I love the whole cast.  The season is stuffed full of such strong, memorable performances, including smaller turns from Brad Garrett, Kieran Culkin, Nick Offerman, Adam Arkin, and Bruce Campbell, who pops in briefly to play Ronald Reagan.  However, I want to point out some MVPs: Rachel Keller as self-destructive Simone Gerhardt, whose teenage rebellion has terrible consequences, Cristin Milioti as Lou's cancer-afflicted, but endlessly brave wife Betsy, Zahn McClarnon as the Gerhardt's deeply damaged Native American enforcer Hanzee, Bokeem Woodbine as loquacious, conniving gangster Mike Milligan, and last but certainly not least, Kirsten Dunst as Peggy Blumquist, who turns an accident into a snowballing maelstrom of violence and horror in her bid to escape a boring life.

For the majority of this season of "Fargo," I was enthralled, willing to let the little flaws and weaker scenes go as the momentum kept building and building toward what I expected to be a terrific climax.  The little character portraits were solid, and quickly moving events forced the large cast into some great combinations.  The references to Albert Camus, Ronald Reagan, and UFOs added some fun thematic touches.  And it was impossible to predict what was going to happen next, with so many moving parts and so many different agendas at play.  Aside from the Solverson family, it was hard to know who to root for, as alliances and loyalties could change in the blink of an eye.  There were some tremendous episodes in the middle of the season, culminating in "Loplop," where the Blumquists end up in the middle of an absurd and hysterical hostage situation.

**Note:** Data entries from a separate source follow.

## src/rtl/traffic_phase_timer.sv

```systemverilog
`default_nettype none
// +--------------------------------------------------------------------------+
// | Module      : traffic_phase_timer                                        |
// | Description : Phase timer for traffic_fsm. A prescaler builds 1 s ticks  |
// |               and a per-phase countdown is loaded from the FSM phase     |
// |               code. It drives second_cnt_pre_last / light_cnt_last back  |
// |               to the FSM.                                                |
// |               Optional feature macro: TRAFFIC_PED_EXTEND_EN (pedestrian  |
// |               extension of the RED phase, granted once per phase).       |
// | Revision    : 1.0 - initial release                                      |
// +--------------------------------------------------------------------------+
module traffic_phase_timer #(
  parameter int CLK_PER_SEC       = 1000,
  parameter int LIGHT_STATE_WIDTH = 3,
  parameter int LIGHT_CNT_WIDTH   = 8,
  parameter int GREEN_TIME        = 30,
  parameter int YELLOW_TIME       = 3,
  parameter int RED_TIME          = 33,
  parameter int PED_EXTRA         = 10
) (
  input  logic                         clk,
  input  logic                         rst_n,
  input  logic                         en,
  input  logic                         restart,
  input  logic [LIGHT_STATE_WIDTH-1:0] light_cnt_init,
  input  logic                         ped_req,
  output logic                         second_cnt_pre_last,
  output logic                         sec_tick,
  output logic                         light_cnt_last,
  output logic [LIGHT_CNT_WIDTH-1:0]   light_cnt_val,
  output logic                         init_err
);

  localparam int SEC_W = (CLK_PER_SEC > 2) ? $clog2(CLK_PER_SEC) : 1;

  localparam logic [SEC_W-1:0]             c_sec_pre    = SEC_W'(CLK_PER_SEC - 2);
  localparam logic [SEC_W-1:0]             c_sec_last   = SEC_W'(CLK_PER_SEC - 1);
  localparam logic [LIGHT_CNT_WIDTH-1:0]   c_green      = LIGHT_CNT_WIDTH'(GREEN_TIME);
  localparam logic [LIGHT_CNT_WIDTH-1:0]   c_yellow     = LIGHT_CNT_WIDTH'(YELLOW_TIME);
  localparam logic [LIGHT_CNT_WIDTH-1:0]   c_red        = LIGHT_CNT_WIDTH'(RED_TIME);
  localparam logic [LIGHT_CNT_WIDTH-1:0]   c_one        = LIGHT_CNT_WIDTH'(1);
  localparam logic [LIGHT_STATE_WIDTH-1:0] c_code_green = LIGHT_STATE_WIDTH'(1);
  localparam logic [LIGHT_STATE_WIDTH-1:0] c_code_yel   = LIGHT_STATE_WIDTH'(2);
  localparam logic [LIGHT_STATE_WIDTH-1:0] c_code_red   = LIGHT_STATE_WIDTH'(4);

  typedef enum logic [1:0] {
    S_IDLE  = 2'd0,
    S_LOAD  = 2'd1,
    S_RUN   = 2'd2,
    S_PAUSE = 2'd3
  } state_t;

  state_t                     state_q, state_d;
  logic [SEC_W-1:0]           sec_q, sec_d;
  logic [LIGHT_CNT_WIDTH-1:0] light_q, light_d;
  logic                       pre_last_q, pre_last_d;
  logic                       tick_q, tick_d;
  logic                       last_q, last_d;
  logic                       err_q, err_d;

  logic [LIGHT_CNT_WIDTH-1:0] w_dur;
  logic                       w_code_bad;
  logic                       w_advance;
  logic                       w_reload;
  logic [LIGHT_CNT_WIDTH-1:0] w_light_ext;

  // Phase code to duration; anything not one-hot GREEN/YELLOW/RED falls back to RED.
  always_comb begin
    w_dur      = c_red;
    w_code_bad = 1'b0;
    case (light_cnt_init)
      c_code_green: w_dur = c_green;
      c_code_yel:   w_dur = c_yellow;
      c_code_red:   w_dur = c_red;
      default:      w_code_bad = 1'b1;
    endcase
  end

  // Control FSM and counter next-state; every load (IDLE start or restart) happens on entry to LOAD.
  always_comb begin
    state_d   = state_q;
    sec_d     = sec_q;
    light_d   = light_q;
    err_d     = 1'b0;
    w_advance = 1'b0;
    w_reload  = 1'b0;

    case (state_q)
      S_IDLE: begin
        if (en) state_d = S_LOAD;
      end
      S_LOAD: begin
        if (restart)  state_d = S_LOAD;
        else if (en)  state_d = S_RUN;
        else          state_d = S_PAUSE;
      end
      S_RUN: begin
        if (restart)  state_d = S_LOAD;
        else if (!en) state_d = S_PAUSE;
        else          w_advance = 1'b1;
      end
      S_PAUSE: begin
        if (restart)  state_d = S_LOAD;
        else if (en)  state_d = S_RUN;
      end
      default: state_d = S_IDLE;
    endcase

    if (state_d == S_LOAD) begin
      sec_d   = '0;
      light_d = w_dur;
      err_d   = w_code_bad;
    end else if (w_advance) begin
      if (sec_q == c_sec_last) begin
        sec_d = '0;
        if (light_q == c_one) begin
          // Phase ends: the FSM has already presented the next phase code.
          light_d  = w_dur;
          err_d    = w_code_bad;
          w_reload = 1'b1;
        end else begin
          light_d = light_q - c_one;
        end
      end else begin
        sec_d = sec_q + SEC_W'(1);
      end
    end
  end

`ifdef TRAFFIC_PED_EXTEND_EN
  logic                       grant_q, grant_d;
  logic [LIGHT_CNT_WIDTH:0]   w_sum;

  // One saturating RED extension per phase; a reload into RED may take the request at once.
  always_comb begin
    grant_d     = grant_q;
    w_light_ext = light_d;
    w_sum       = {1'b0, light_d} + (LIGHT_CNT_WIDTH+1)'(PED_EXTRA);
    if ((state_d == S_LOAD) || w_reload) grant_d = 1'b0;
    if (w_advance && ped_req && (light_cnt_init == c_code_red) && (!grant_q || w_reload)) begin
      w_light_ext = w_sum[LIGHT_CNT_WIDTH] ? '1 : w_sum[LIGHT_CNT_WIDTH-1:0];
      grant_d     = 1'b1;
    end
  end

  // Grant flag register.
  always_ff @(posedge clk or negedge rst_n) begin
    if (!rst_n) grant_q <= 1'b0;
    else        grant_q <= grant_d;
  end
`else
  logic w_unused_ped;
  assign w_unused_ped = ped_req;
  assign w_light_ext  = light_d;
`endif

  // Status flags are decoded from the next counter values so they line up with the counters.
  always_comb begin
    pre_last_d = (state_d == S_RUN) && (sec_d == c_sec_pre);
    tick_d     = (state_d == S_RUN) && (sec_d == c_sec_last);
    last_d     = (state_d == S_RUN) && (w_light_ext == c_one);
  end

  // State, counter and status registers.
  always_ff @(posedge clk or negedge rst_n) begin
    if (!rst_n) begin
      state_q    <= S_IDLE;
      sec_q      <= '0;
      light_q    <= '0;
      pre_last_q <= 1'b0;
      tick_q     <= 1'b0;
      last_q     <= 1'b0;
      err_q      <= 1'b0;
    end else begin
      state_q    <= state_d;
      sec_q      <= sec_d;
      light_q    <= w_light_ext;
      pre_last_q <= pre_last_d;
      tick_q     <= tick_d;
      last_q     <= last_d;
      err_q      <= err_d;
    end
  end

  assign second_cnt_pre_last = pre_last_q;
  assign sec_tick            = tick_q;
  assign light_cnt_last      = last_q;
  assign light_cnt_val       = light_q;
  assign init_err            = err_q;

endmodule
`default_nettype wire

```

## config.mk

```make
export PLATFORM = sky130hd
export DESIGN_NAME = traffic_phase_timer
export DESIGN_NICKNAME = d
export VERILOG_FILES = /design/src/rtl/traffic_phase_timer.sv
export SDC_FILE = /design/constraint.sdc
export NUM_CORES = 1
export LEC_CHECK = 0
export CORE_MARGIN = 1.5
export CORE_UTILIZATION = 58
export CTS_CLUSTER_DIAMETER = 30
export DETAILED_ROUTE_END_ITERATION = 16
export PLACE_DENSITY = 0.95
export SLEW_MARGIN = 20
export SYNTH_ARGS = -nofsm -noshare
export SYNTH_HDL_FRONTEND = slang
export SYNTH_SLANG_ARGS = --single-unit
export TNS_END_PERCENT = 1
```

## constraint.sdc

```tcl
create_clock -name clk -period 3.9 [get_ports clk]
set_input_delay 0.78 -clock clk [delete_from_list [all_inputs] [get_ports clk]]
set_output_delay 0.78 -clock clk [all_outputs]
set_load 0.02 [all_outputs]
```

### Yosys cells after proc, flatten, opt, wreduce, memory -nomap -nowiden

Cells that the tools add are included.

* register bits: 24
* latch bits: 0
* bits in writable memories: 0
* memory bits (read-only): 0
* input bits: 8
* memories kept: 0

* add/subtract/negate cells: 2
* multiply operators: 0
* div/mod/pow operators: 0
* order comparisons: 0
* equality and inequality tests: 13
* shift-type cells: 0
* multiplexer cells: 24
* bitwise operators: 0
* reduce and logical (&&, ||, !) cells: 5

Operator list (number)
* $mux 8: 4
* $eq 10x10->1 const B: 3
* $mux 10: 3
* $eq 8x1->1 const B: 2
* $mux 2: 6
* $pmux 6 s2: 1
* $add 10x1->10 const B: 1
* $mux 1: 9
* $pmux 2 s4: 1
* $sub 8x1->8 const B: 1
* $eq 2x2->1 const B: 3
* $eq 2x1->1 const B: 2
* $eq 3x1->1 const B: 1
* $eq 3x2->1 const B: 1
* $eq 3x3->1 const B: 1
* $logic_and 1x1->1: 3
* $reduce_or 3->1: 1
* $logic_not 2->1: 1

### Longest topological paths before layout

Gate-level depths: netlist of run 1.

* depth in word-level cells: 8
* depth in mapped cells: 8
* gate-level depth less buffers: 8

### Worst setup path before layout of run 1

Ideal clock, no wire load.

* path kind: input to register
* start point: in restart
* end point: reg last_q (netlist: light_cnt_last)
* data arrival time: 2392 ps
* required time: 3804 ps
* setup slack: 1412 ps
* stages on the path: 8
* buffers on the path: 2
* path through: and4bb_1 buf_2 and4_1 buf_2 mux2i_1 a22oi_1 or4_4 nor4_2

* word-level cells in the longest chain between the ends: 6

RTL lines
* start: declaration: RTL line 24 `input logic restart,`
* $mux 2, or another cell as far along: RTL line 103 `if (restart) state_d = S_LOAD;`
* $pmux 2 s4 / $mux 1 (equally long branches): RTL line 88 `case (state_q)`
* $eq 2x1->1 / $mux 8 (equally long branches): RTL line 109, 113
* $mux 8 *: RTL line 109 `if (state_d == S_LOAD) begin`
* net light_d[1]: RTL line 55 `logic [LIGHT_CNT_WIDTH-1:0] light_q, light_d;`
* $eq 8x1->1 *: RTL line 161 `last_d = (state_d == S_RUN) && (w_light_ext == c_one);`
* $logic_and 1x1->1 *: RTL line 161
* net last_d: RTL line 58 `logic last_q, last_d;`
* end signal: assignment: RTL line 180 `last_q <= last_d;`
* end: declaration: RTL line 58

The timed path passes the listed nets; every way through them passes the cells marked *.

### Worst setup path in the final report of run 1

* start point: in en
* end point: reg last_q (netlist: light_cnt_last)

* word-level cells in the longest chain between the ends: 7

RTL lines
* start: declaration: RTL line 23 `input logic en,`
* $mux 2, or another cell as far along: RTL line 104 `else if (en) state_d = S_RUN;`
* $mux 2, or another cell as far along: RTL line 103
* $pmux 2 s4 / $mux 1 (equally long branches): RTL line 88
* $eq 2x1->1 / $mux 8 (equally long branches): RTL line 109, 113
* $mux 8 *: RTL line 109
* net light_d[1]: RTL line 55
* $eq 8x1->1 *: RTL line 161
* $logic_and 1x1->1 *: RTL line 161
* net last_d: RTL line 58

Marked as above.

==> results of run 1 <==
-- power groups by stage --
stage	combinational (W)	clock (W)	sequential (W)
finish	0.000116	0.000142	0.000277
global route	0.000127	0.000147	0.000279
CTS	0.000117	0.000141	0.000277
detailed placement	0.000115	0	0.000282
global placement	0.000113	0	0.000281
floorplan	0.0000574	0	0.000289
-- final timing paths --
kind / startpoint / end / depth (start not counted)
setup / recovery: en / light_cnt_last$_DFF_PN0_ / 7
hold / removal: rst_n / second_cnt_pre_last$_DFF_PN0_ / 1
setup reg to reg: sec_q[0]$_DFF_PN0_ / light_cnt_last$_DFF_PN0_ / 7
hold reg to reg: state_q[0]$_DFF_PN0_ / state_q[0]$_DFF_PN0_ / 1
max in group asynchronous: rst_n / sec_q[0]$_DFF_PN0_ / 1
min in group clk: state_q[0]$_DFF_PN0_ / state_q[0]$_DFF_PN0_ / 1
-- area by class of cell --
| type | instances | area [um2] | share of cell area [%] |
|---|---|---|---|
| Inverter | 5 | 18.8 | 1.11 |
| Multi-Input combinational cell | 127 | 830 | 48.9 |
| Clock buffer | 4 | 36.3 | 2.14 |
| Sequential cell | 24 | 601 | 35.4 |
| Timing Repair Buffer | 18 | 175 | 10.3 |
| Tap cell | 30 | 37.5 | 2.21 |
-- through the flow --
step	total power (W)	setup slack (ns)	utilization, %
CTS	0.000535	0.955	70.0
detailed placement	0.000397	0.611	68.5
finish	0.000535	0.940	69.8
floorplan	0.000347	1.41	-
global placement	0.000393	0.678	68.5
global route	0.000553	0.829	69.8
-- cell families after synthesis --
group,count (synthesis)
AOI/OAI and AO/OA,32
xor gates and xnor gates,9
adders and majority gates,3
buffers and inverters,9
DFF,24
muxes,4
and+or+nand+nor,79
-- cell usage after synthesis, types with 2 or more instances --
cell type	n	area, um2
and4_1	3	26.3
xor2_1	5	43.8
o31a_1	2	17.5
nor2_1	23	86.3
nand3_1	5	25.0
or3_1	4	25.0
ha_1	3	37.5
buf_2	3	15.0
nor3_1	2	10.0
or4_1	3	22.5
dfrtp_1	24	601
nand2b_1	3	18.8
nand2_1	17	63.8
mux2i_1	3	30.0
inv_1	5	18.8
xnor2_1	4	35.0
o21ai_0	6	30.0
o22ai_1	3	18.8
a211oi_1	5	37.5
nor4_1	2	12.5
a21oi_1	8	40.0
-- worst max-delay path: stages --
cell and delay [ns]:
clkdlybuf4s50_1 0.57, and4bb_1 0.43, nand4_2 0.33, o21ai_4 0.30
a22oi_1 0.15, or4_4 0.52, nor4_2 0.14
-- per-layer routing --
layer / up-vias / part of all wire [%]
li1: 621 / -
met1: 644 / 44
met2: 48 / 48
met3: 9 / 5.2
met4: 0 / 2.6
met5: - / 0
-- sequential cells by signal (all words and copies together) (netlist names) --
name and count:
sec_q 10, light_cnt_val 8, state_q 2, init_err 1, light_cnt_last 1, sec_tick 1, second_cnt_pre_last 1
==> flow_summary.toml, run 1 <==
[outcome]
status = "complete, no violations"

[place]
numPortBuffers = 18
dpl.cell_count = 204
dpl_cell_area_mm2 = 0.00167
hpwlAfterDp_um = 2520
gp_congestion = 0.887

[routing]
finalWirelength_um = 3490
drc = 0
drt_pass1_iterations = 4
vias = 1322
ant_nets = 0
routedWlPerCell_um = 16.8
dr.first_iter.drc_count = 52
vias_per_cell = 6.36

[global_route]
grt_usage_pct = 26.5
grt_max_degree = 25
antenna_found_initial = 0
grt_overflow = 0
grt_pass1_vias = 1220
use_met1_pct = 35.3
met3_usage_pct = 3.11
grt_pass1_wl_um = 5450
met2_usage_pct = 42.6
grt_busiest_layer = "met2"

[job]
drv_cap = 0

[finish]
diodes = 0
stdcell_count = 208
area_growth_pct = 15.7
fin_nets = 190
drive_gt1_share_pct = 7.87
most-common-layout-cells = "dfrtp_1, nor2_1, nand2_1, clkdlybuf4s50_1, a21oi_1"
n_fill_cell = 199
final_area_mm2 = 0.00170
layout_commonest_cell = "dfrtp_1"

[synth]
synth_compound_area_share_pct = 14.9
syn_area_mm2 = 0.00147
synth-seq-cells = 24
synthCells = 160
synth_fa_ha_area_share_pct = 2.56
avgSynthCellArea_um2 = 9.17
synth_top_family_by_area = "simple AND/OR/NAND/NOR gates"
async_reset_ff_share_pct = 100
synth_fp_nets = 171
synthDistinctLibCells = 48
yosys.area_share.xor_xnor_pct = 5.37
seq_area_frac_synth_pct = 40.9
synth.area.mux_share_pct = 2.81
synth_edf_count = 0
synth-simple-area-share_pct = 30.9
synth_warnings = 0
synth_flop_cell = "dfrtp_1"

[clocking]
cts.sinks = 24
postCtsResizedCells = 0
htree_levels = 1
cts_tree = "done"
holdBufCountCts = 0
post_cts_buffers = 0
cts-root-buf = "clkbuf_4"
cts_buffers = 3
clockBufferDepth = 2
cts.clk_slew.worst_paths_ns = 0.14
clock_latency_ns = 0.34

[worst_setup_path]
cp-start-kind = "input port"
cp.arrival_ns = 3.23
path_class = "in -> reg"
critPathMaxFanout = 9
crit_path_end_kind = "flip-flop"
cp.required_ns = 4.17
reg2reg_slack_ns = 1.25

[sta]
setup_viol = 0
maxSlewViolCount = 0
slew_headroom_pct = 50.5
fmax_mhz = 338
skew_ns = 0.0104
whs_ns = 0.389
fin_crit_sh_pct = 75.9
rsz0062_at_grt = "false"
hold_viol = 0
fin_tns_setup_ns = 0
period_needed_ns = 2.96
worst_slew_pin_slew_ns = 0.721

[die]
initial_core_util_pct = 60.3
die-height_um = 53.3
rows = 18
dieArea_mm2 = 0.00284
ios = 20
core_area_mm2 = 0.00243
fp.dieW_um = 53.3

[power_and_ir_drop]
clkPwrFrac_pct = 26.5
vdd_ir_drop_max_v = 0.000178
pwr_density_cell_mw_per_mm2 = 315
pwr-share-comb_pct = 21.8
netSwitchingFraction_pct = 31.3
p_leak_nw = 0.673
p_seq_share_pct = 51.8
p_switching_w = 0.000168
internal_power_w = 0.000367

[hold_path]
hold_path_class = "in -> async"
No activity file was read; power rests on OpenSTA's default activity.
==> inputs of run 2 (changes only) <==
--- a/config.mk
+++ b/config.mk
@@ -6,10 +6,10 @@
 export NUM_CORES = 1
 export LEC_CHECK = 0
 export CORE_MARGIN = 1.5
-export CORE_UTILIZATION = 58
+export CORE_UTILIZATION = 54
 export CTS_CLUSTER_DIAMETER = 30
 export DETAILED_ROUTE_END_ITERATION = 16
-export PLACE_DENSITY = 0.95
+export PLACE_DENSITY = 0.91
 export SLEW_MARGIN = 20
 export SYNTH_ARGS = -nofsm -noshare
 export SYNTH_HDL_FRONTEND = slang
==> constraint.sdc (replaced) <==
create_clock -name clk -period 3.1 [get_ports clk]
set_input_delay 0.62 -clock clk [delete_from_list [all_inputs] [get_ports clk]]
set_output_delay 0.62 -clock clk [all_outputs]
set_load 0.02 [all_outputs]
==> run 2 against run 1 <==
Against the previous run: clock-buffer cell count fell by 1; sequential cell count did not move; die area rose by 7.0%; sequential share of layout area fell by 1.0 points; sequential power rose by 26%; hold slack improved by 0.18 ns; combinational power rose by 31%; power rose by 36%; highest routed layer unchanged; via count rose by 0.53%; register-to-register slack got worse by 0.88 ns.
==> flow_summary.toml, run 2 (synthesis gave the netlist of run 1 again) <==
[finish]
regMostFlops = "sec_q"
fin_util_pct = 69.3
largest_register_ffs = 10
area_growth_pct = 19.2
most-common-layout-cells = "dfrtp_1, nor2_1, clkdlybuf4s50_1, nand2_1, a21oi_1"
drive_gt1_share_pct = 9.34
n_fill_cell = 204
diodes = 0
layout_commonest_cell = "dfrtp_1"
seq_area_um2 = 601
multi_input_area_um2 = 830
fin_nets = 194

[global_route]
grt_max_degree = 25
grt_pass1_vias = 1213
grt_overflow = 0
grt_usage_pct = 25.2
grt_pass1_wl_um = 5340
antenna_found_initial = 0

[clocking]
cts_tree = "done"
cts_buffers = 3
clock_latency_ns = 0.32
post_cts_buffers = 0
clockBufferDepth = 2
cts.sinks = 24
holdBufCountCts = 0
cts-root-buf = "clkbuf_4"
postCtsResizedCells = 0
htree_levels = 1
cts.clk_slew.worst_paths_ns = 0.13

[die]
die-height_um = 55.1
fp.dieW_um = 55.1
dieArea_mm2 = 0.00304
ios = 20
initial_core_util_pct = 58.2
core_area_mm2 = 0.00252
rows = 18

[hold_path]
hold_path_class = "reg -> reg"

[worst_setup_path]
path_cells = "ha_1 -> nor4bb_1 -> and4_1 -> mux2i_1 -> a22oi_1 -> or4_4 -> nor4_2"
worst_path_max_delay_cell = "or4_4"
crit_path_end_kind = "flip-flop"
cp-start-kind = "flip-flop"
cp.required_ns = 3.34
crit_path_max_incr_delay_ns = 0.53
cp.arrival_ns = 2.97
path_class = "reg -> reg"
critPathMaxFanout = 8

[routing]
routedWlPerCell_um = 16.0
vias = 1329
dr.first_iter.drc_count = 48
drc = 0
finalWirelength_um = 3390
vias_per_cell = 6.27
ant_nets = 0
drt_pass1_iterations = 4

[power_and_ir_drop]
clkPwrFrac_pct = 31.3
pwr_density_cell_mw_per_mm2 = 417
pwr-share-comb_pct = 20.9
p_leak_nw = 0.699
vdd_ir_drop_max_v = 0.000320
internal_power_w = 0.000525
p_switching_w = 0.000205
netSwitchingFraction_pct = 28.1
p_seq_share_pct = 47.8

[sta]
worst_slew_pin_slew_ns = 0.679
fin_tns_setup_ns = 0
maxSlewViolCount = 0
skew_ns = 0.00252
hold_viol = 0
period_needed_ns = 2.73
slew_headroom_pct = 53.4
fmax_mhz = 366
fin_crit_sh_pct = 88.1
setup_viol = 0
rsz0062_at_grt = "false"

[job]
drv_cap = 0

[place]
gp_congestion = 0.891
numPortBuffers = 18
hpwlAfterDp_um = 2510

[outcome]
status = "complete, no violations"
run 2: cell count changes in the layout (fill, tap and decap cells not counted), sizes merged:
| cell | before | now |
|---|---|---|
| buf | 1 | 4 |
| bufinv | 0 | 1 |
| clkdlybuf4s50 | 17 | 18 |
| clkbuf | 4 | 3 |
run 2: final timing paths:
path / start / end / slack, ns / cells past startpoint
worst max-delay path: sec_q[0]$_DFF_PN0_ / light_cnt_last$_DFF_PN0_ / 0.37 / 7
worst min-delay path: state_q[0]$_DFF_PN0_ / state_q[0]$_DFF_PN0_ / 0.57 / 1
worst max register to register: sec_q[0]$_DFF_PN0_ / light_cnt_last$_DFF_PN0_ / 0.37 / 7
worst min register to register: state_q[0]$_DFF_PN0_ / state_q[0]$_DFF_PN0_ / 0.57 / 1
max in group asynchronous: rst_n / light_cnt_val[1]$_DFF_PN0_ / 2.22 / 2
min in group asynchronous: rst_n / sec_tick$_DFF_PN0_ / 0.64 / 2
run 2: routing by layer:
layer | wire [um] | GRT usage (%)
met1 | 1520 | 33.4
met4 | 100 | 15.9
met5 | 0 | 0
met3 | 236 | 4.57
met2 | 1530 | 37.9
run 2: cell type report:
cell class | instances | area share [%]
sequential | 24 | 34.3
clock buffer | 3 | 1.29
timing repair buffer | 22 | 12.0
clock inverter | 1 | 1.72
inverter | 5 | 1.07
tap | 30 | 2.15
multi-input combinational | 127 | 47.4
run 2: critical path: cells and delay by family (launching register included):
| family | cells | cell delay (ns) |
|---|---|---|
| fa+ha+maj | 1 | 0.28 |
| compound gates | 1 | 0.13 |
| flops | 1 | 0.43 |
| simple gates | 4 | 1.59 |
| mux | 1 | 0.22 |
run 2: power groups by stage:
stage	registers (W)	clock network (W)	logic, W
final	0.000349	0.000229	0.000152
after global routing	0.000351	0.000248	0.000165
after CTS	0.000348	0.000237	0.000151
after detailed placement	0.000354	0	0.000149
after global placement	0.000352	0	0.000145
after floorplan	0.000364	0	0.0000722
run 2: per-stage QoR:
stage	total power, W	instance area [um2]	hold slack (ns)	setup slack (ns)	std cells
floorplan	0.000436	1470	0.324	0.697	160
global placement	0.000496	1700	0.503	0.189	208
detailed placement	0.000503	1700	0.537	0.132	208
CTS	0.000736	1750	0.573	0.411	212
global route	0.000763	1750	0.584	0.230	212
finish	0.000730	1750	0.570	0.370	212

Once again the production values are very high, full of great little period details and bleakly gorgeous cinematography.  A recurring motif is the use of split-screens, putting as many as four different storylines in front of us at the same time to help give a sense of where everyone is in relation to each other, or splitting off Ed and Peggy into their own boxes despite them being literally right next to each other, to show that their viewpoints being divergent.   I found the writing had its ups and downs, but I really admire Noah Hawley's ability to mine moments of greatness from smaller, intimate scenes that look so inconsequential at first glance.  It really gives the quieter characters like Betsy and Hank their time to shine.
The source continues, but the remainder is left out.